The 965th Airborne Air Control Squadron is part of the 552d Air Control Wing at Tinker Air Force Base, Oklahoma.  It operates Boeing E-3 Sentry aircraft conducting airborne command and control missions.

The first two antecedents of the squadron were active during World War II.  The 595th Bombardment Squadron served as an Operational and Replacement Training Unit, before being inactivated in a general reorganization of Army Air Forces training units.  The 165th Liaison Squadron performed special operations in India and Burma from September 1944 until the end of the war, when it returned to the United States for inactivation.

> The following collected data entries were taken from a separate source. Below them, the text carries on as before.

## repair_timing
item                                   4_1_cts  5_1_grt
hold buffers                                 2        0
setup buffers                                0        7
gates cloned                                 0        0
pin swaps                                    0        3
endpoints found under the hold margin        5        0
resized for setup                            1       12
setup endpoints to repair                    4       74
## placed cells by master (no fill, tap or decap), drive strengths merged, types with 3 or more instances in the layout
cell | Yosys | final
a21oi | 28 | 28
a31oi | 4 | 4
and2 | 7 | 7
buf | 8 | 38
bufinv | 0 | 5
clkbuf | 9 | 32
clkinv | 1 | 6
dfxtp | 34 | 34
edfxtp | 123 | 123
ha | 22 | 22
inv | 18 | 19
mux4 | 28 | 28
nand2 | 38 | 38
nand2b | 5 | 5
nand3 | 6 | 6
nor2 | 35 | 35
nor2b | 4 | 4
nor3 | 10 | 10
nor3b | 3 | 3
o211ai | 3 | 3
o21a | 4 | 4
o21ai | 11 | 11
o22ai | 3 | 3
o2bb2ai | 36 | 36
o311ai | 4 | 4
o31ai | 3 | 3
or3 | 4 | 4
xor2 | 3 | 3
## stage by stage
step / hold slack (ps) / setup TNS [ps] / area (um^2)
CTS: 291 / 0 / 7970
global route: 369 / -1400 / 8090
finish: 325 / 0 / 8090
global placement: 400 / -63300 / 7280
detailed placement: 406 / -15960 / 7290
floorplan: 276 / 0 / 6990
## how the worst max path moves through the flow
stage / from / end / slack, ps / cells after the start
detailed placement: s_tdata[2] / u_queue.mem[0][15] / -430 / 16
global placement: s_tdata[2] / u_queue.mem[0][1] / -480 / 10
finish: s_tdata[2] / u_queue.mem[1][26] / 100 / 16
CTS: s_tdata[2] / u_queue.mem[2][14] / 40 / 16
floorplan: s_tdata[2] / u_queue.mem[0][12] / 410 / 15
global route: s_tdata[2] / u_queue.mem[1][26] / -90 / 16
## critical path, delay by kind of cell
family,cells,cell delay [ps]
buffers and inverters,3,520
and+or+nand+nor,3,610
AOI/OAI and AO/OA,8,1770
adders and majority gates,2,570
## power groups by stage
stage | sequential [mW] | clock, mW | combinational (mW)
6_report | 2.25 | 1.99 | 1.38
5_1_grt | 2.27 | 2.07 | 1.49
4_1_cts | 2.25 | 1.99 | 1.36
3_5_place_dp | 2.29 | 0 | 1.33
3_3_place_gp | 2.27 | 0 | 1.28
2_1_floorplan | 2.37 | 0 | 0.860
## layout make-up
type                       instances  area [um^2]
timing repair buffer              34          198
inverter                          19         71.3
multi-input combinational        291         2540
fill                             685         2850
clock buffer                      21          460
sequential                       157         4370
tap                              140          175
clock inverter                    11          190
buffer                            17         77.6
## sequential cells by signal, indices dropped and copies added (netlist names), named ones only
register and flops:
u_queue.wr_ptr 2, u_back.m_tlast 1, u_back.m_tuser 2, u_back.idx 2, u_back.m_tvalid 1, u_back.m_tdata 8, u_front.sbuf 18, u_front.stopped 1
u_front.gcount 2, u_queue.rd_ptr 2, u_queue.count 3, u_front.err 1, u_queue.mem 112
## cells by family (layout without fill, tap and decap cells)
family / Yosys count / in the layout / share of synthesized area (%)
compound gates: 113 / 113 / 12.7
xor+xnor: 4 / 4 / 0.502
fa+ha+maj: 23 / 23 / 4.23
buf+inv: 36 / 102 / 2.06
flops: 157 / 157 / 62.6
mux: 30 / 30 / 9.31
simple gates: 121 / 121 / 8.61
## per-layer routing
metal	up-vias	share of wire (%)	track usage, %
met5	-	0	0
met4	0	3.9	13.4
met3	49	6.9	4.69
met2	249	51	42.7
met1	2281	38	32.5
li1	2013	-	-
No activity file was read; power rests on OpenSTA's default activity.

The unit's other predecessor unit was activated in 1955 as the 965th Airborne Early Warning and Control Squadron.  It performed air defense patrols off the Pacific coast of the United States until inactivating in 1971.  It was activated again at Tinker Air Force Base, Oklahoma in 1978 as the 965th Airborne Warning and Control Squadron,

Mission
Provide the combat Air Force with airborne systems and personnel for surveillance, warning and control of strategic, tactical, and special mission forces.

History

World War II

Bombardment training

The 595th Bombardment Squadron was first activated at Mountain Home Army Air Field, Idaho on 16 February 1943 as one of the four original squadrons of the 396th Bombardment Group. After initial organization and equipping with Boeing B-17 Flying Fortress heavy bombers, the squadron moved to Moses Lake Army Air Base, Washington.  There the squadron acted as an Operational Training Unit (OTU) for B-17 units. The OTU program involved the use of an oversized parent unit to provide cadres  to "satellite groups"  In August 1943, the unit's mission changed to being a Replacement Training Unit (RTU).  Like OTUs, RTUs were an oversized units.  Their mission, however was to train individual pilots or aircrews.

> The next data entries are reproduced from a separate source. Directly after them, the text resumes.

**src/hw/rtl/tcw_pkg.sv**
```systemverilog
// Shared types and constants for the text console writer.
package tcw_pkg;

    // Field widths fixed by the port list.
    localparam int KIND_W    = 2;
    localparam int CHAR_W    = 8;
    localparam int INDEX_W   = 11;
    localparam int CELL_W    = 16;
    localparam int COLOR_W   = 8;
    localparam int ROW_OUT_W = 5;
    localparam int COL_OUT_W = 7;

    // Character codes and cell defaults.
    localparam logic [CHAR_W-1:0]  CH_NEWLINE  = 8'd10;
    localparam logic [CHAR_W-1:0]  CH_TAB      = 8'd9;
    localparam logic [CHAR_W-1:0]  CH_SPACE    = 8'd32;
    localparam logic [COLOR_W-1:0] RESET_COLOR = 8'd7;
    localparam int                 TAB_STEP    = 4;

    typedef enum logic [KIND_W-1:0] {
        KIND_PUT   = 2'd0,
        KIND_READ  = 2'd1,
        KIND_CLEAR = 2'd2,
        KIND_NOP   = 2'd3
    } t_kind;

    typedef enum logic [2:0] {
        ST_INIT,
        ST_IDLE,
        ST_READ,
        ST_FILL,
        ST_SCROLL,
        ST_BLANK
    } t_state;

    typedef enum logic [1:0] {
        PTR_HOLD,
        PTR_ZERO,
        PTR_ROW1,
        PTR_LASTROW
    } t_ptr_sel;

    typedef struct packed {
        logic     accept;       // request taken this cycle
        logic     fill;         // write a blank at the sweep pointer
        logic     fill_reset;   // blank uses the reset color
        logic     copy;         // read one cell for the scroll copy
        logic     finish;       // load the result registers
        logic     res_read;     // result carries the read data
        logic     res_scrolled; // result flags a scroll
        t_ptr_sel ptr_sel;
    } t_cmd;

    typedef struct packed {
        logic put_scroll;   // current put would move below the last row
        logic ptr_at_last;  // sweep pointer on the last cell
        logic fill_last;    // last blank write happens this cycle
    } t_status;

endpackage

```
**src/hw/rtl/tcw_ctrl.sv**
```systemverilog
// Sequencing state machine for the text console writer.
module tcw_ctrl
    import tcw_pkg::*;
(
    input  logic                i_clk,
    input  logic                i_rst_n,
    input  logic                start,
    output logic                busy,
    input  logic [KIND_W-1:0]   i_kind,
    input  t_status             i_status,
    output t_cmd                o_cmd
);

    t_state r_state;
    t_state n_state;

    always_ff @(posedge i_clk) begin
        if (!i_rst_n) begin
            r_state <= ST_INIT;
        end else begin
            r_state <= n_state;
        end
    end

    always_comb begin
        n_state = r_state;
        o_cmd   = '0;
        o_cmd.ptr_sel = PTR_HOLD;
        busy    = 1'b1;
        unique case (r_state)
            ST_INIT: begin
                o_cmd.fill       = 1'b1;
                o_cmd.fill_reset = 1'b1;
                if (i_status.fill_last) begin
                    n_state = ST_IDLE;
                end
            end
            ST_IDLE: begin
                busy = 1'b0;
                if (start) begin
                    o_cmd.accept = 1'b1;
                    unique case (t_kind'(i_kind))
                        KIND_PUT: begin
                            if (i_status.put_scroll) begin
                                o_cmd.ptr_sel = PTR_ROW1;
                                n_state       = ST_SCROLL;
                            end else begin
                                o_cmd.finish = 1'b1;
                            end
                        end
                        KIND_READ: begin
                            n_state = ST_READ;
                        end
                        KIND_CLEAR: begin
                            o_cmd.ptr_sel = PTR_ZERO;
                            n_state       = ST_FILL;
                        end
                        KIND_NOP: begin
                            o_cmd.finish = 1'b1;
                        end
                    endcase
                end
            end
            ST_READ: begin
                o_cmd.finish   = 1'b1;
                o_cmd.res_read = 1'b1;
                n_state        = ST_IDLE;
            end
            ST_FILL: begin
                o_cmd.fill = 1'b1;
                if (i_status.fill_last) begin
                    o_cmd.finish = 1'b1;
                    n_state      = ST_IDLE;
                end
            end
            ST_SCROLL: begin
                o_cmd.copy = 1'b1;
                if (i_status.ptr_at_last) begin
                    o_cmd.ptr_sel = PTR_LASTROW;
                    n_state       = ST_BLANK;
                end
            end
            ST_BLANK: begin
                o_cmd.fill = 1'b1;
                if (i_status.fill_last) begin
                    o_cmd.finish       = 1'b1;
                    o_cmd.res_scrolled = 1'b1;
                    n_state            = ST_IDLE;
                end
            end
            default: begin
                n_state = ST_INIT;
            end
        endcase
    end

endmodule

```
**config.mk**
```make
export PLATFORM = sky130hd
export DESIGN_NAME = tcw_ctrl
export DESIGN_NICKNAME = d
export VERILOG_FILES = /design/src/hw/rtl/tcw_pkg.sv /design/src/hw/rtl/tcw_ctrl.sv
export SDC_FILE = /design/constraint.sdc
export NUM_CORES = 1
export LEC_CHECK = 0
export ABC_CLOCK_PERIOD_IN_PS = 2300
export BUFFER_PORTS_ARGS = -buffer_cell sky130_fd_sc_hd__buf_2
export CORE_AREA = 2 2 39 41
export DETAILED_ROUTE_END_ITERATION = 16
export DIE_AREA = 0 0 41 43
export PLACE_DENSITY = 0.58
export SLEW_MARGIN = 20
export SYNTH_ARGS = -nofsm -noshare
export SYNTH_HDL_FRONTEND = slang
export SYNTH_SLANG_ARGS = --single-unit
```
**constraint.sdc**
```tcl
create_clock -name i_clk -period 2.3 [get_ports i_clk]
set_input_delay 0.46 -clock i_clk [delete_from_list [all_inputs] [get_ports i_clk]]
set_output_delay 0.46 -clock i_clk [all_outputs]
set_load 0.01 [all_outputs]
```
==> results of run 1 <==
[final cells by class]
class	instances	area, µm²	share of cell area (%)
Timing Repair Buffer	18	92.6	16.6
Multi-Input combinational cell	49	344	61.7
Inverter	4	15.0	2.69
Sequential cell	3	60.1	10.8
Tap cell	16	20.0	3.59
Clock buffer	4	26.3	4.71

In November 1943, the 595th moved to Drew Field, Florida, where it would remain for the duration of its active service. However, the Army Air Forces was finding that standard military units, based on relatively inflexible tables of organization were not well adapted to the training mission.  Accordingly, it adopted a more functional system in which each base was organized into a separate numbered unit. The 592d was inactivated on 1 May 1944 at Drew Field, Florida.
Its personnel and equipment became part of the 326th AAF Base Unit.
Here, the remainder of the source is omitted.